=== Begin Enclosure ===
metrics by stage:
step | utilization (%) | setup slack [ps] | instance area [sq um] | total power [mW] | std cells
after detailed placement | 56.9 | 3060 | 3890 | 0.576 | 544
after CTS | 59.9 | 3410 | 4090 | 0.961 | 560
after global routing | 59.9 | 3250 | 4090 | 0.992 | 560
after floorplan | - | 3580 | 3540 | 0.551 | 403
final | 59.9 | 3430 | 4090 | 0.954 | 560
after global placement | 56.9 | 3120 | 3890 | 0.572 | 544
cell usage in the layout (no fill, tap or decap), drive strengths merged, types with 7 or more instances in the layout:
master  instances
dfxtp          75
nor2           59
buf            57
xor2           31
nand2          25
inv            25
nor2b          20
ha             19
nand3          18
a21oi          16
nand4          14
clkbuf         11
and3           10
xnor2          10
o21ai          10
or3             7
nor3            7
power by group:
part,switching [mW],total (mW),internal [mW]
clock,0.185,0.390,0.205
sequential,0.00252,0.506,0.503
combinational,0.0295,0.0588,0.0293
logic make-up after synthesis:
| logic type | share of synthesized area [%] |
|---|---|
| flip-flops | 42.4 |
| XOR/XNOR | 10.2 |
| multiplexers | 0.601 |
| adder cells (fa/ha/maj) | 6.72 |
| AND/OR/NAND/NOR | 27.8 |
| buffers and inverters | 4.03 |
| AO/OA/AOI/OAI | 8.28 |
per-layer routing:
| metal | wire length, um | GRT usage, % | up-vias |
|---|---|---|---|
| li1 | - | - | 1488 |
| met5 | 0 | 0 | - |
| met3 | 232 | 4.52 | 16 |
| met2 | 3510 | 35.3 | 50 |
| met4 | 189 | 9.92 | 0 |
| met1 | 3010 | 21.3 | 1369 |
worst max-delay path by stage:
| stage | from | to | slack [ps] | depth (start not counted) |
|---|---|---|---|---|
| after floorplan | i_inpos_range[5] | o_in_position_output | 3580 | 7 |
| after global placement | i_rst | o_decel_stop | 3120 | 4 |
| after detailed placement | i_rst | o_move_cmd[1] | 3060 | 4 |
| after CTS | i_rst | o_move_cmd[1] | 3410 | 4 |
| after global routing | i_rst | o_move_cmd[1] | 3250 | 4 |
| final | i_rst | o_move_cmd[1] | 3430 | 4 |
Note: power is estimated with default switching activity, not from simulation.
**config.mk**
```make
export PLATFORM = sky130hd
export DESIGN_NAME = light_prox_core
export DESIGN_NICKNAME = d
export VERILOG_FILES = /design/src/core/light_prox_pkg.sv /design/src/core/conv_timer.sv /design/src/core/light_prox_core.sv
export VERILOG_INCLUDE_DIRS = /design/src /design/src/core
export SDC_FILE = /design/constraint.sdc
export NUM_CORES = 1
export LEC_CHECK = 0
export CELL_PAD_IN_SITES_DETAIL_PLACEMENT = 1
export CELL_PAD_IN_SITES_GLOBAL_PLACEMENT = 1
export CORE_UTILIZATION = 25
export DETAILED_ROUTE_END_ITERATION = 6
export DONT_BUFFER_PORTS = 1
export PLACE_DENSITY_LB_ADDON = 0.08
export REMOVE_ABC_BUFFERS = 1
export SYNTH_ARGS = -nofsm -noshare
export SYNTH_HDL_FRONTEND = slang
export SYNTH_SLANG_ARGS = --single-unit
```
**constraint.sdc**
```tcl
create_clock -name clk -period 5.2 [get_ports clk]
set_clock_uncertainty 0.2 [all_clocks]
set_input_delay 0.52 -clock clk [delete_from_list [all_inputs] [get_ports clk]]
set_output_delay 0.52 -clock clk [all_outputs]
set_load 0.02 [all_outputs]
```
**src/core/light_prox_regs.svh**
```systemverilog
// Register offsets, fields, reset values and timing constants of the light/proximity readout.
// Assumes inclusion by bare name from the package and the core modules.
`ifndef LIGHT_PROX_REGS_SVH
`define LIGHT_PROX_REGS_SVH

`define CMD1_ADDR          8'h00
`define CMD2_ADDR          8'h01
`define RESULT_LO_ADDR     8'h02
`define RESULT_HI_ADDR     8'h03
`define LOW_THR_LO_ADDR    8'h04
`define LOW_THR_HI_ADDR    8'h05
`define HIGH_THR_LO_ADDR   8'h06
`define HIGH_THR_HI_ADDR   8'h07

`define LOW_THR_RESET      8'h00
`define HIGH_THR_RESET     8'hff
`define CMD_RESET          8'h00

`define CMD1_FLAG_BIT      2
`define CMD1_MODE_HI       7
`define CMD1_MODE_LO       5
`define CMD1_PERSIST_HI    1
`define CMD1_PERSIST_LO    0
`define CMD2_SCHEME_BIT    7
`define CMD2_RES_HI        3
`define CMD2_RES_LO        2

`define PERSIST_CNT_1      5'h01
`define PERSIST_CNT_4      5'h04
`define PERSIST_CNT_8      5'h08
`define PERSIST_CNT_16     5'h10

`define RES_CYC_16         17'h10000
`define RES_CYC_12         17'h01000
`define RES_CYC_8          17'h00100
`define RES_CYC_4          17'h00010

// Nominal internal oscillator rate in kHz with the recommended timing resistor
`define OSC_RATE_KHZ       725
`define SYS_RATE_KHZ       100000

`endif

```
**src/core/light_prox_pkg.sv**
```systemverilog
// Types shared by the light/proximity readout core.
// Assumes the register header sits beside it.
`include "light_prox_regs.svh"

package light_prox_pkg;
    typedef struct packed {
        logic       wr;
        logic       rd;
        logic [7:0] addr;
        logic [7:0] wdata;
        logic       done;
    } reg_req_t;

    typedef struct packed {
        logic [1:0] res_sel;
        logic       scheme;
        logic       run;
    } conv_cfg_t;

    typedef enum logic [1:0] {
        RES_16,
        RES_12,
        RES_8,
        RES_4
    } res_t;
endpackage : light_prox_pkg

```
**src/core/conv_timer.sv**
```systemverilog
// Integration timer: counts 2^n ticks of the internal oscillator enable.
// Assumes osc_tick is a one-cycle pulse at the oscillator rate.
`timescale 1ns/10ps
`default_nettype none
`include "light_prox_regs.svh"

module conv_timer (
    input  wire logic                    clk,      // System clock
    input  wire logic                    rst_n,    // Synchronous reset, low
    input  wire logic                    osc_tick, // Oscillator enable pulse
    input  wire light_prox_pkg::conv_cfg_t cfg,    // Resolution and run
    output logic                         done      // Integration finished pulse
);
    import light_prox_pkg::*;

    logic [16:0] cnt_q;

    function automatic logic [16:0] res_cycles(input logic [1:0] sel);
        case (sel)
            2'h0:    res_cycles = `RES_CYC_16;
            2'h1:    res_cycles = `RES_CYC_12;
            2'h2:    res_cycles = `RES_CYC_8;
            default: res_cycles = `RES_CYC_4;
        endcase
    endfunction : res_cycles

    always_ff @(posedge clk) begin
        if (!rst_n || !cfg.run) begin
            cnt_q <= 17'h00000;
        end else if (osc_tick) begin
            if (cnt_q + 17'h00001 >= res_cycles(cfg.res_sel)) begin
                cnt_q <= 17'h00000;
            end else begin
                cnt_q <= cnt_q + 17'h00001;
            end
        end
    end

    assign done = cfg.run && osc_tick && (cnt_q + 17'h00001 >= res_cycles(cfg.res_sel));

    res4_period_a: assert property (@(posedge clk) disable iff (!rst_n)
        done && cfg.res_sel == 2'h3 && cfg.run |-> cnt_q == 17'h0000f)
        else $error("integration did not end after 16 ticks");
endmodule : conv_timer
`default_nettype wire

```
**src/core/light_prox_core.sv**
```systemverilog
// Register file, conversion sequencing, result scaling and threshold interrupt.
// Assumes a serial-bus front end delivers decoded byte reads and writes, and
// an analog front end delivers raw sample bytes when asked.
`timescale 1ns/10ps
`default_nettype none
`include "light_prox_regs.svh"

// Function
// - The lower threshold is 16 bits held in bytes at offsets 0x04 (low) and 0x05 (high).
// - The upper threshold is 16 bits held in bytes at offsets 0x06 (low) and 0x07 (high).
// - Both lower threshold bytes reset to zero.
// - Both upper threshold bytes reset to all ones.
// - Each integration lasts exactly 2^n oscillator cycles with n picked by bits 3:2 of command two.
// - The result is at most 2^n - 1 counts and sits in the bytes at offsets 0x02 and 0x03.
// - With the recommended resistor integration takes about 90 ms, 5.61 ms, 351 us or 22 us.
// - In modes whose low two mode bits are 11, scheme 1 subtracts ambient infrared on chip at half the resolution of scheme 0.
// - The interrupt fires only after m consecutive out-of-window results, m of 1, 4, 8 or 16.
// - Once fired the pin stays low and flag bit 2 high until a command one transfer ends.
// - Resolution codes 00, 01, 10, 11 select 16, 12, 8 and 4 bits.
// - The result bytes update at the end of every conversion.
module light_prox_core (
    input  wire logic                    clk,          // System clock, 100 MHz
    input  wire logic                    rst_n,        // Synchronous reset, low
    input  wire light_prox_pkg::reg_req_t bus_req,     // Decoded register access
    output logic [7:0]                   rd_data,      // Read data
    input  wire logic [15:0]             sample_raw,   // Raw front-end count
    input  wire logic signed [15:0]      ambient_raw,  // Ambient infrared count
    output logic                         int_n,        // Interrupt pin, low when fired
    output logic                         conv_done     // Conversion end pulse
);
    import light_prox_pkg::*;

    localparam int unsigned OSC_DIV = `SYS_RATE_KHZ / `OSC_RATE_KHZ;

    logic [7:0]  cmd1_q;
    logic [7:0]  cmd2_q;
    logic [7:0]  low_lo_q;
    logic [7:0]  low_hi_q;
    logic [7:0]  high_lo_q;
    logic [7:0]  high_hi_q;
    logic [15:0] result_q;
    logic [4:0]  persist_q;
    logic        flag_q;
    logic [7:0]  div_q;
    logic        osc_tick;
    logic        tmr_done;
    logic [15:0] scaled;
    logic [15:0] low_thr;
    logic [15:0] high_thr;
    logic        out_win;
    logic        fire;
    logic [2:0]  mode_q;
    conv_cfg_t   cfg;

    function automatic logic [4:0] persist_need(input logic [1:0] code);
        case (code)
            2'h0:    persist_need = `PERSIST_CNT_1;
            2'h1:    persist_need = `PERSIST_CNT_4;
            2'h2:    persist_need = `PERSIST_CNT_8;
            default: persist_need = `PERSIST_CNT_16;
        endcase
    endfunction : persist_need

    function automatic logic [16:0] full_scale(input logic [1:0] sel);
        case (sel)
            2'h0:    full_scale = `RES_CYC_16;
            2'h1:    full_scale = `RES_CYC_12;
            2'h2:    full_scale = `RES_CYC_8;
            default: full_scale = `RES_CYC_4;
        endcase
    endfunction : full_scale

    always_ff @(posedge clk) begin
        if (!rst_n || div_q == 8'(OSC_DIV - 1)) begin
            div_q <= 8'h00;
        end else begin
            div_q <= div_q + 8'h01;
        end
    end
    assign osc_tick = (div_q == 8'(OSC_DIV - 1));

    // One driver for the whole configuration word
    assign cfg = '{
        res_sel: cmd2_q[`CMD2_RES_HI:`CMD2_RES_LO],
        scheme:  cmd2_q[`CMD2_SCHEME_BIT],
        run:     (cmd1_q[`CMD1_MODE_HI:`CMD1_MODE_LO] != 3'h0)
    };

    conv_timer u_timer (
        .clk      (clk),
        .rst_n    (rst_n),
        .osc_tick (osc_tick),
        .cfg      (cfg),
        .done     (tmr_done)
    );

    // Command registers; flag lives apart so hardware can set it
    always_ff @(posedge clk) begin
        if (!rst_n) begin
            cmd1_q <= `CMD_RESET;
            cmd2_q <= `CMD_RESET;
        end else if (bus_req.wr) begin
            if (bus_req.addr == `CMD1_ADDR) begin
                cmd1_q <= bus_req.wdata;
            end
            if (bus_req.addr == `CMD2_ADDR) begin
                cmd2_q <= bus_req.wdata;
            end
        end
    end

    always_ff @(posedge clk) begin
        if (!rst_n) begin
            low_lo_q  <= `LOW_THR_RESET;
            low_hi_q  <= `LOW_THR_RESET;
            high_lo_q <= `HIGH_THR_RESET;
            high_hi_q <= `HIGH_THR_RESET;
        end else if (bus_req.wr) begin
            case (bus_req.addr)
                `LOW_THR_LO_ADDR:  low_lo_q  <= bus_req.wdata;
                `LOW_THR_HI_ADDR:  low_hi_q  <= bus_req.wdata;
                `HIGH_THR_LO_ADDR: high_lo_q <= bus_req.wdata;
                `HIGH_THR_HI_ADDR: high_hi_q <= bus_req.wdata;
                default: begin
                end
            endcase
        end
    end

    assign low_thr  = {low_hi_q, low_lo_q};
    assign high_thr = {high_hi_q, high_lo_q};

    // scale raw sample to the selected width
    always_comb begin
        logic [16:0] fs;
        logic signed [16:0] diff;
        fs     = full_scale(cfg.res_sel);
        diff   = 17'($signed({1'b0, sample_raw}) - 17'(ambient_raw));
        scaled = sample_raw;
        if (cfg.scheme && mode_q[1:0] == 2'h3) begin
            // Half resolution, two's complement
            scaled = 16'(diff >>> 1) & 16'(fs - 17'h00001);
        end else if ({1'b0, sample_raw} > fs - 17'h00001) begin
            scaled = 16'(fs - 17'h00001);
        end
    end

    always_ff @(posedge clk) begin
        if (!rst_n) begin
            result_q <= 16'h0000;
        end else if (tmr_done) begin
            result_q <= scaled;
        end
    end

    assign out_win = (scaled < low_thr) || (scaled > high_thr);
    assign fire    = tmr_done && out_win && (persist_q + 5'h01 >= persist_need(cmd1_q[1:0]));

    always_ff @(posedge clk) begin
        if (!rst_n) begin
            mode_q <= 3'h0;
        end else begin
            mode_q <= cmd1_q[`CMD1_MODE_HI:`CMD1_MODE_LO];
        end
    end

    always_ff @(posedge clk) begin
        if (!rst_n || mode_q != cmd1_q[`CMD1_MODE_HI:`CMD1_MODE_LO]) begin
            persist_q <= 5'h00;
        end else if (tmr_done) begin
            if (!out_win) begin
                persist_q <= 5'h00;
            end else if (persist_q < `PERSIST_CNT_16) begin
                persist_q <= persist_q + 5'h01;
            end
        end
    end

    // sticky flag, set wins over clear
    always_ff @(posedge clk) begin
        if (!rst_n) begin
            flag_q <= 1'b0;
        end else if (fire) begin
            flag_q <= 1'b1;
        end else if (bus_req.done && bus_req.addr == `CMD1_ADDR) begin
            flag_q <= 1'b0;
        end
    end

    assign int_n     = !flag_q;
    assign conv_done = tmr_done;

    // Read data is registered; the host takes it two edges after presenting the offset
    always_ff @(posedge clk) begin
        if (!rst_n) begin
            rd_data <= 8'h00;
        end else begin
            case (bus_req.addr)
                `CMD1_ADDR:        rd_data <= {cmd1_q[7:3], flag_q, cmd1_q[1:0]};
                `CMD2_ADDR:        rd_data <= cmd2_q;
                `RESULT_LO_ADDR:   rd_data <= result_q[7:0];
                `RESULT_HI_ADDR:   rd_data <= result_q[15:8];
                `LOW_THR_LO_ADDR:  rd_data <= low_lo_q;
                `LOW_THR_HI_ADDR:  rd_data <= low_hi_q;
                `HIGH_THR_LO_ADDR: rd_data <= high_lo_q;
                `HIGH_THR_HI_ADDR: rd_data <= high_hi_q;
                default:           rd_data <= 8'h00;
            endcase
        end
    end

    low_reset_a: assert property (@(posedge clk) !rst_n |=> low_thr == 16'h0000)
        else $error("lower threshold not zero after reset");
    high_reset_a: assert property (@(posedge clk) !rst_n |=> high_thr == 16'hffff)
        else $error("upper threshold not ones after reset");
    low_write_a: assert property (@(posedge clk) disable iff (!rst_n)
        bus_req.wr && bus_req.addr == `LOW_THR_LO_ADDR |=> low_lo_q == $past(bus_req.wdata))
        else $error("lower threshold byte write lost");
    high_write_a: assert property (@(posedge clk) disable iff (!rst_n)
        bus_req.wr && bus_req.addr == `HIGH_THR_HI_ADDR |=> high_hi_q == $past(bus_req.wdata))
        else $error("upper threshold byte write lost");
    result_update_a: assert property (@(posedge clk) disable iff (!rst_n)
        tmr_done |=> result_q == $past(scaled))
        else $error("result not updated at conversion end");
    result_range_a: assert property (@(posedge clk) disable iff (!rst_n)
        tmr_done |=> {1'b0, result_q} < full_scale($past(cfg.res_sel)))
        else $error("result beyond full scale");
    flag_hold_a: assert property (@(posedge clk) disable iff (!rst_n)
        flag_q && !(bus_req.done && bus_req.addr == `CMD1_ADDR) |=> flag_q && !int_n == flag_q)
        else $error("interrupt flag dropped without clear");
    persist_clear_a: assert property (@(posedge clk) disable iff (!rst_n)
        tmr_done && !out_win |=> persist_q == 5'h00)
        else $error("persist count survived in-window result");
    persist_gate_a: assert property (@(posedge clk) disable iff (!rst_n)
        !flag_q && !(tmr_done && out_win) |=> !flag_q)
        else $error("interrupt raised without persist run");
    low_hi_write_a: assert property (@(posedge clk) disable iff (!rst_n)
        bus_req.wr && bus_req.addr == `LOW_THR_HI_ADDR |=> low_hi_q == $past(bus_req.wdata))
        else $error("lower threshold high byte write lost");
    high_lo_write_a: assert property (@(posedge clk) disable iff (!rst_n)
        bus_req.wr && bus_req.addr == `HIGH_THR_LO_ADDR |=> high_lo_q == $past(bus_req.wdata))
        else $error("upper threshold low byte write lost");
    low_read_a: assert property (@(posedge clk) disable iff (!rst_n)
        bus_req.addr == `LOW_THR_LO_ADDR |=> rd_data == $past(low_lo_q))
        else $error("lower threshold byte read wrong");
    high_read_a: assert property (@(posedge clk) disable iff (!rst_n)
        bus_req.addr == `HIGH_THR_HI_ADDR |=> rd_data == $past(high_hi_q))
        else $error("upper threshold byte read wrong");
    result_ro_a: assert property (@(posedge clk) disable iff (!rst_n)
        bus_req.wr && !tmr_done && (bus_req.addr == `RESULT_LO_ADDR || bus_req.addr == `RESULT_HI_ADDR)
        |=> result_q == $past(result_q))
        else $error("result bytes changed by a write");
    scaled_range_a: assert property (@(posedge clk) disable iff (!rst_n)
        {1'b0, scaled} < full_scale(cfg.res_sel))
        else $error("scaled sample beyond full scale");
    flag_read_a: assert property (@(posedge clk) disable iff (!rst_n)
        bus_req.addr == `CMD1_ADDR |=> rd_data[`CMD1_FLAG_BIT] == $past(flag_q))
        else $error("readback flag differs from interrupt flag");
    flag_clear_a: assert property (@(posedge clk) disable iff (!rst_n)
        bus_req.done && bus_req.addr == `CMD1_ADDR && !fire |=> !flag_q && int_n)
        else $error("interrupt not cleared by command transfer");
    fire_set_a: assert property (@(posedge clk) disable iff (!rst_n)
        fire |=> flag_q && !int_n)
        else $error("interrupt not raised after persist run");
    persist_cap_a: assert property (@(posedge clk) disable iff (!rst_n)
        persist_q <= `PERSIST_CNT_16)
        else $error("persist count beyond sixteen");
    mode_reset_a: assert property (@(posedge clk) disable iff (!rst_n)
        mode_q != cmd1_q[`CMD1_MODE_HI:`CMD1_MODE_LO] |=> persist_q == 5'h00)
        else $error("persist count survived mode change");
endmodule : light_prox_core
`default_nettype wire

```
==> results of run 1 <==
-- state kept, by name, summed over array words and instances (netlist names) --
signal and cells:
u_timer.cnt_q 17, result_q 16, cmd2_q 8, div_q 8, high_hi_q 8, high_lo_q 8, low_hi_q 8, low_lo_q 8
rd_data 8, cmd1_q 7, persist_q 5, mode_q 3, flag_q 1
-- repair_timing --
item / CTS / global route
resized for setup: 0 / 6
setup endpoints to repair: 0 / 6
endpoints found under the hold margin: 0 / 0
buffers inserted: 0 / 0
-- final cells by class --
cell class / instances / area [sq um] / share of cell area
Clock buffer: 11 / 253 / 0.0322
Multi-Input combinational cell: 684 / 4580 / 0.584
Tap cell: 378 / 473 / 0.0603
Timing Repair Buffer: 21 / 158 / 0.0201
Sequential cell: 105 / 2100 / 0.268
Inverter: 61 / 229 / 0.0292
Clock inverter: 5 / 45.0 / 0.00574
-- kinds of logic (layout without fill, tap and decap cells) --
logic type / after synthesis / in the layout / share of synthesized area
XOR/XNOR: 33 / 33 / 0.0407
buffers and inverters: 106 / 98 / 0.0622
flip-flops: 105 / 105 / 0.296
adder cells (fa/ha/maj): 67 / 67 / 0.119
AND/OR/NAND/NOR: 332 / 332 / 0.226
multiplexers: 14 / 14 / 0.0208
AO/OA/AOI/OAI: 238 / 238 / 0.235
-- metal layers --
metal / vias to the layer above / track usage / share of wire
li1: 3254 / - / -
met1: 3355 / 0.257 / 0.49
met4: 0 / 0.0443 / 0.012
met2: 149 / 0.292 / 0.45
met3: 19 / 0.0324 / 0.054
met5: - / 0 / 0
-- per-stage QoR --
step                instances  setup slack (ps)  utilization  power [W]  hold slack (ps)
floorplan                 850               359            -   0.000950              236
global placement         1249              98.6        0.270   0.000992              244
detailed placement       1249              29.4        0.270   0.000998              255
CTS                      1265              76.2        0.281    0.00172             35.8
global route             1265              54.9        0.282    0.00176             43.5
finish                   1265               393        0.282    0.00168             69.5
-- synthesized netlist by cell type, drive strengths merged, types with 9 or more instances --
master  number  area share
a41oi        9       0.011
nand3       99       0.071
a22oi       31       0.033
a21oi       68       0.048
ha          66        0.12
clkbuf      34       0.018
a31oi       11      0.0097
nand2b      10      0.0088
inv         61       0.032
nand4       12       0.011
nor2        44       0.023
xnor2       19       0.023
xor2        14       0.017
a21o        17       0.018
o21ai       25       0.018
nor3        21       0.016
dfxtp      105        0.30
and3        14       0.012
nand2       99       0.053
buf         11       0.012
-- worst max path at each step --
stage,from,to,slack [ps],cells past startpoint
final,sample_raw[0],persist_q[0],390,16
after CTS,cmd2_q[2],persist_q[0],80,20
after floorplan,cmd2_q[3],persist_q[1],360,16
after detailed placement,sample_raw[0],persist_q[0],30,16
after global placement,sample_raw[0],persist_q[0],100,16
after global routing,cmd2_q[2],persist_q[1],50,20
-- report_power, final --
part           switching (W)  internal (W)
Sequential        0.00000376      0.000806
Clock               0.000343      0.000360
Combinational      0.0000985     0.0000722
=== End Enclosure ===
◆ **WHAT YOU SHOULD DO**:
Of the entries listed above, reproduce only the lines starting at the line containing "part,switching [mW],total (mW),internal [mW]" and ending at the line containing "(fa/ha/maj) | 6.72 |". Include both, exactly as they stand.

◆ **OUTPUT BELOW**:
part,switching [mW],total (mW),internal [mW]
clock,0.185,0.390,0.205
sequential,0.00252,0.506,0.503
combinational,0.0295,0.0588,0.0293
logic make-up after synthesis:
| logic type | share of synthesized area [%] |
|---|---|
| flip-flops | 42.4 |
| XOR/XNOR | 10.2 |
| multiplexers | 0.601 |
| adder cells (fa/ha/maj) | 6.72 |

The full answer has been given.